### Your objective
Copy out again, unchanged, the line that contains "# are plain" and every line after it down to the last line of the data.

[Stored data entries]
# # #

This design comes from an exercise in tuning for small area, a short achievable clock period and few clock cycles per item on the open sky130 flow, not from production work.
At most, simulation tests tie the RTL to the original design; equivalence was not proved.
Power figures rest on the tool's default switching activity, not on a simulated workload.

== run A ==
==> flow/design.v (excerpt) <==
module conv_pe_top (
    input  logic        clk,
    input  logic        rst,
    input  logic        wght_valid_i,
    input  logic [63:0] wght_i,
    output logic        wght_ready_o,
    input  logic        act_valid_i,
    input  logic [63:0] act_i,
    output logic        act_ready_o,
    output logic [23:0] result_o,
    output logic        result_valid_o
);
    logic [3:0] ph_q;       
    logic [3:0] wait_q;     
    logic       rdy_q;
    logic       fresh_q;    
    logic       wght_acc;
    logic       act_acc;
    assign wght_ready_o = rdy_q;
    assign act_ready_o = rdy_q;
    assign wght_acc = wght_valid_i & rdy_q;
    assign act_acc = act_valid_i & rdy_q;
    always_ff @(posedge clk) begin
        if (rst) begin
            ph_q <= 4'd0;
            rdy_q <= 1'b1;
            fresh_q <= 1'b1;
        end else if (fresh_q && !wght_valid_i) begin
            ph_q <= 4'd0;
        end else begin
            fresh_q <= 1'b0;
  ...
For scale: about 2600 cells after synthesis, roughly 1000 flip-flops, roughly 36000 um^2 of cells after synthesis.
clock: 5.0 ns
lec_check: 0
cap_margin: 20
core_margin: 2
core_utilization: 65
cts_cluster_diameter: 150
cts_cluster_size: 30
setup_slack_margin: 2.8
slew_margin: 20
synth_hierarchical: 1
synth_minimum_keep_size: 0
standard.sh (not shown) runs the stock make flow with config.mk's settings and CLKGATE_MAP_FILE= SYNTH_SCRIPT=/design/flow/synth_recipe.tcl, a recipe that flattens the netlist after the stock synthesis.
==> flow/flow/run.sh <==
#!/bin/bash
# The standard layout, with two resizer settings changed: cells may be
# swapped for ones of another footprint during repair, and the port buffers
# are plain buffers instead of the smallest-area (delay) buffer.
set -euo pipefail
bash standard.sh MATCH_CELL_FOOTPRINT=0 "BUFFER_PORTS_ARGS=-buffer_cell sky130_fd_sc_hd__buf_2" finish > make.log 2>&1
Testbench counts of run A, summed over its fixed seeds: cycles 8,884, windows 900.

# # #

### Result of this exercise
# are plain buffers instead of the smallest-area (delay) buffer.
set -euo pipefail
bash standard.sh MATCH_CELL_FOOTPRINT=0 "BUFFER_PORTS_ARGS=-buffer_cell sky130_fd_sc_hd__buf_2" finish > make.log 2>&1
Testbench counts of run A, summed over its fixed seeds: cycles 8,884, windows 900.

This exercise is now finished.